More-Than-Human: An Interview with Joe Wilkins

Interview by Glyn Edwards

Welcome to our new series on writing #MoreThanHuman, a set of interviews with poets and writers on how they approach writing about the environment. The more-than-human is a phrase that seeks to side-step traditional nature-culture dualisms, and draw attention to the unity of all life as a kind of shared commonwealth existing on a fragile planet. It also reminds us humans that there is more to life, that there is more world, than the human; it relocates us in relation to the mystery.

Photograph of Joe Wilkins. Joe is wearing a check shirt and has long hair and a beard. Joe has hands clasped in front whilst sitting at a wooden table.

This week’s writer is Joe Wilkins, the author of a novel, Fall Back Down When I Die, praised as “remarkable and unforgettable” in a starred review at Booklist and short-listed for the First Novel Award from the Center For Fiction. Joe is also the author of a memoir, The Mountain and the Fathers, and four collections of poetry, including When We Were Birds, winner of the Oregon Book Award, and, most recently, Thieve. Joe’s work has appeared in The Georgia Review, The Southern Review, The Missouri Review, Harvard Review, Poetry Northwest, The Sun, and Orion. He lives with his family in western Oregon.


Dream Daughter Climbs a Boulder the Better for Us to Hear

You can find a Google Doc accessible version of this poem here.


The poem turns away from convention early on, but becomes particularly disorientating as it culminates. What poetic choices were behind the chaotic-despair generated by the voice of ‘Dream Daughter’?

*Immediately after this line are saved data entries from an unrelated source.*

Context: an optimization exercise on an open-source flow, tuned for small area and few clock cycles. The choices shown serve that exercise and are no tape-out recipe.
In this exercise RTL edits were held to simulation tests only and were not proved equivalent to the original.
No activity file was given, so power comes from the tool's default toggle rates.

Setup of alpha:
==> flow/design.v <==
module geq_aor8 (
    input  wire [7:0] s,
    input  wire [7:0] d,
    output wire       y
);
    assign y = |(s & d);
endmodule
module geq_hold (
    input  wire take,
    input  wire hold,
    input  wire v,
    input  wire q,
    output wire d
);
    assign d = (take & v) | (hold & q);
endmodule
module geq_holdn (
    input  wire x,
    input  wire hold,
    input  wire v,
    input  wire q,
    output wire d
);
    assign d = (~v & ~x) | (hold & q);
endmodule
module geq_encoder (
    input  wire         clk,
    input  wire         rst,               
    input  wire         in_valid,
    output wire         in_ready,
    input  wire [7:0]   in_board_id,
    input  wire [7:0]   in_frame_seq,
    input  wire [7:0]   in_brightness,
    input  wire [423:0] in_bars,           
    input  wire         in_scope_en,
    input  wire [423:0] in_scope,          
    input  wire         in_vu_en,
    input  wire [31:0]  in_vu,             
    output wire         out_valid,
    input  wire         out_ready,
    output reg  [7:0]   out_byte,
    output wire         out_last
);
    localparam [6:0] POS0  = 7'd6;            
    localparam [6:0] P_HDR = POS0 + 7'd2;     
    localparam [6:0] P_BAR = POS0 + 7'd5;     
    localparam [6:0] P_SCP = POS0 + 7'd58;    
    localparam [6:0] P_VU  = POS0 + 7'd111;   
    localparam [6:0] P_CHK = POS0 + 7'd115;   
    function [3:0] code4;
        input [7:0] v;
        reg h;
        begin
            h = |v[7:4];
            code4 = {~(v[3] | h), ~(v[2] | h), v[1], v[0]};
        end
    endfunction
    function [5:0] code6;
        input [7:0] v;
        reg h;
        begin
            h = v[7] | v[6];
            code6 = {v[5] | h, v[4] | h, v[3], v[2] | h, v[1] | h, v[0]};
        end
    endfunction
    reg        busy;                       
    reg [6:0]  pos;                        
    reg [7:0]  chk;                        
    reg [7:0]  hdr [0:2];
    reg [3:0]  bar [0:52];
    reg [3:0]  scp [0:52];
    reg [5:0]  vu  [0:3];
    reg        scope_en;
    reg        vu_en;
    assign out_valid = busy;
    assign out_last  = (pos == P_CHK);
    assign in_ready  = !busy || (out_last && out_ready);
    wire take = in_valid && in_ready;
    wire sent = out_valid && out_ready;
    always @(posedge clk) begin
        if (rst) begin
            busy <= 1'b0;
            pos  <= POS0;
        end else if (take) begin
            busy <= 1'b1;
            pos  <= POS0;
        end else if (sent) begin
            if (out_last)
                busy <= 1'b0;
            pos <= pos + 7'd1;
        end
    end
    localparam integer NSTORE = 3*8 + 53*4 + 53*4 + 4*6 + 2;
    reg  [NSTORE-1:0] st_v;
    wire [NSTORE-1:0] st_q = {vu_en, scope_en,
                              vu[3], vu[2], vu[1], vu[0],
                              scp_q, bar_q,
                              hdr[2], hdr[1], hdr[0]};
    wire [NSTORE-1:0] st_d;
    wire [211:0] bar_q, scp_q;
    integer i;
    always @* begin
        st_v = {NSTORE{1'b0}};
        st_v[23:0] = {in_brightness, in_frame_seq, in_board_id};
        for (i = 0; i < 53; i = i + 1) begin
            st_v[24 + 4*i +: 4]  = code4(in_bars[8*i +: 8]);
            st_v[236 + 4*i +: 4] = code4(in_scope[8*i +: 8]);
        end
        for (i = 0; i < 4; i = i + 1)
            st_v[448 + 6*i +: 6] = code6(in_vu[8*i +: 8]);
        st_v[472] = in_scope_en;
        st_v[473] = in_vu_en;
    end
    wire hold = !take;
    wire [105:0] fx;
    genvar f;
    generate
        for (f = 0; f < 53; f = f + 1) begin : g_x
            assign fx[f]      = hold | (|in_bars[8*f+4 +: 4]);
            assign fx[53 + f] = hold | (|in_scope[8*f+4 +: 4]);
        end
        for (f = 0; f < NSTORE; f = f + 1) begin : g_st
            if (f >= 24 && f < 448 && (f % 4) >= 2) begin : g_n
                geq_holdn u_hold (.x(fx[(f - 24) / 4]), .hold(hold),
                                  .v(f < 236 ? in_bars[8*((f - 24) / 4) + (f % 4)]
                                             : in_scope[8*((f - 236) / 4) + (f % 4)]),
                                  .q(st_q[f]), .d(st_d[f]));
            end else begin : g_p
                geq_hold u_hold (.take(take), .hold(hold), .v(st_v[f]), .q(st_q[f]), .d(st_d[f]));
            end
        end
        for (f = 0; f < 53; f = f + 1) begin : g_q
            assign bar_q[4*f +: 4] = bar[f];
            assign scp_q[4*f +: 4] = scp[f];
        end
    endgenerate
    always @(posedge clk) begin
        for (i = 0; i < 3; i = i + 1)
            hdr[i] <= st_d[8*i +: 8];
        for (i = 0; i < 53; i = i + 1) begin
            bar[i] <= st_d[24 + 4*i +: 4];
            scp[i] <= st_d[236 + 4*i +: 4];
        end
        for (i = 0; i < 4; i = i + 1)
            vu[i] <= st_d[448 + 6*i +: 6];
        scope_en <= st_d[472];
        vu_en    <= st_d[473];
    end
    reg [3:0] slot [0:127];
    always @* begin
        for (i = 0; i < 128; i = i + 1)
            slot[i] = 4'h0;
        for (i = 0; i < 3; i = i + 1)
            slot[P_HDR + i] = hdr[i][3:0];
        for (i = 0; i < 53; i = i + 1) begin
            slot[P_BAR + i] = bar[i];
            slot[P_SCP + i] = scp[i];
        end
        for (i = 0; i < 4; i = i + 1)
            slot[P_VU + i] = vu[i][3:0];
    end
    wire [7:0]  col = 8'd1 << pos[2:0];
    wire [15:0] row = 16'd1 << pos[6:3];
    wire [3:0]  row_y [1:14];
    genvar r, b, c;
    generate
        for (r = 1; r <= 14; r = r + 1) begin : g_row
            for (b = 0; b < 4; b = b + 1) begin : g_bit
                wire [7:0] d;
                for (c = 0; c < 8; c = c + 1) begin : g_col
                    assign d[c] = slot[8*r + c][b];
                end
                geq_aor8 u_aor (.s(col), .d(d), .y(row_y[r][b]));
            end
        end
    endgenerate
    reg [3:0] lo;
    always @* begin
        lo = (pos == P_VU + 7'd3) ? vu[3][3:0] : 4'h0;
        for (i = 1; i <= 14; i = i + 1)
            lo = lo | (row_y[i] & {4{row[i]}});
    end
    reg [3:0] hi;
    always @* begin
        case (pos)
            P_HDR:          hi = hdr[0][7:4];
            P_HDR + 7'd1:   hi = hdr[1][7:4];
            P_HDR + 7'd2:   hi = hdr[2][7:4];
            P_VU:           hi = {2'b00, vu[0][5:4]};
            P_VU + 7'd1:    hi = {2'b00, vu[1][5:4]};
            P_VU + 7'd2:    hi = {2'b00, vu[2][5:4]};
            P_VU + 7'd3:    hi = {2'b00, vu[3][5:4]};
            default:        hi = 4'h0;
        endcase
    end
    wire [3:0] c4  = lo ^ 4'b1100;
    wire       c12 = c4[3] & c4[2];               
    wire [7:0] c6  = {2'b00, hi[1:0], lo};
    always @* begin
        if (pos == POS0)
            out_byte = 8'hAA;
        else if (pos == POS0 + 7'd1)
            out_byte = 8'h55;
        else if (pos < P_BAR)
            out_byte = {hi, lo};
        else if (pos < P_SCP)
            out_byte = c12 ? 8'd11 : {4'h0, c4};
        else if (pos < P_VU)
            out_byte = !scope_en ? 8'd0 :
                       (c12 || (c4[3] && c4[1] && c4[0])) ? 8'd10 : {4'h0, c4};
        else if (pos < P_CHK)
            out_byte = !vu_en ? 8'd0 : (c6 > 8'd53) ? 8'd53 : c6;
        else
            out_byte = chk;
    end
    always @(posedge clk) begin
        if (take)
            chk <= 8'h00;
        else if (sent && pos >= P_HDR)
            chk <= chk ^ out_byte;
    end
endmodule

There is great grief here, and that grief does indeed threaten to spin off into chaos—which is mirrored in the pile up of phrases and the radically enjambed lines—but I don’t read despair. At least not yet! Rather, by the end, as the lines shorten and soften, I hear the voice of Dream Daughter attempting to commiserate and to console, even as she implicates the addressee (that grief-riven other who is a stand in for all of us) in the undoing of good, hard, necessary natural systems.

Robin Wall Kimmerer contrasts the Potawatomi Nation’s culture with contemporary Western values to demonstrate concepts such as reciprocity and self-care. In the creation myth, Skywoman co-creates the Earth, does ‘dream daughter’ represent a more literal ancestor, or is she part of different, or new mythos?

I’ve read and admired Kimmerer’s work, and have had the chance to speak with her as well, and her wisdom and deep empathy have had a huge impact on me. My influences, though, are myriad, and Dream Daughter is a sort of epiphenomenon: I both know and don’t know where she comes from! Literally, she comes first from dreams. My wife and I have shared these dreams over the years of a daughter we don’t know far out in front of us, leading us.

The poem explores the societal and semantic meanings of ‘value’, considering ‘salmon’, ‘hemlocks’, ‘stews’, ‘laughter’ as measures of economic viability. While climate economics and post-growth consider the relationship between finite resources and profit, do you feel there’s a greater urgency for a ‘tenderness’ towards the more-than-human?

Oh, goodness—yes! That tenderness toward the more-than-human (not a naive sentimentality, but a true reckoning with the fact that we are all wrought up in natural processes, that by our very lives we do some damage and should seek to know and mitigate that damage, that we should strive for reciprocal relationships) is perhaps the moral issue of our time.

You’re based in Oregon, a state approximately the same size as the United Kingdom. While the Pacific Coast’s environmental concern and response is often narrated through a Californian prism, does ‘Dream Daughter’ address a private, municipal, national or international audience? And what must be done for more of ‘Us to Hear’?

I’m not absolutely positive about this, but I think the first time I encountered the Dream Daughter, we were living in Iowa, which is a long way from the Pacific! Yet that dream took place on a rocky, dramatic coastline much like the Pacific Coast of Oregon; Dream Daughter speaks from a specific place, always, but across dreams that place—coastline, riverside, bouldery mountain trail—has shifted, and I’ve tried to capture that in the poems. So I think (hope) the audience Dream Daughter is addressing is expansive. And if I only knew what could be done for us to hear! I think we keep speaking, we keep telling ourselves and others. And we do what is in our power to do in our homes and communities. And we engage our political systems in multiple ways and at all levels.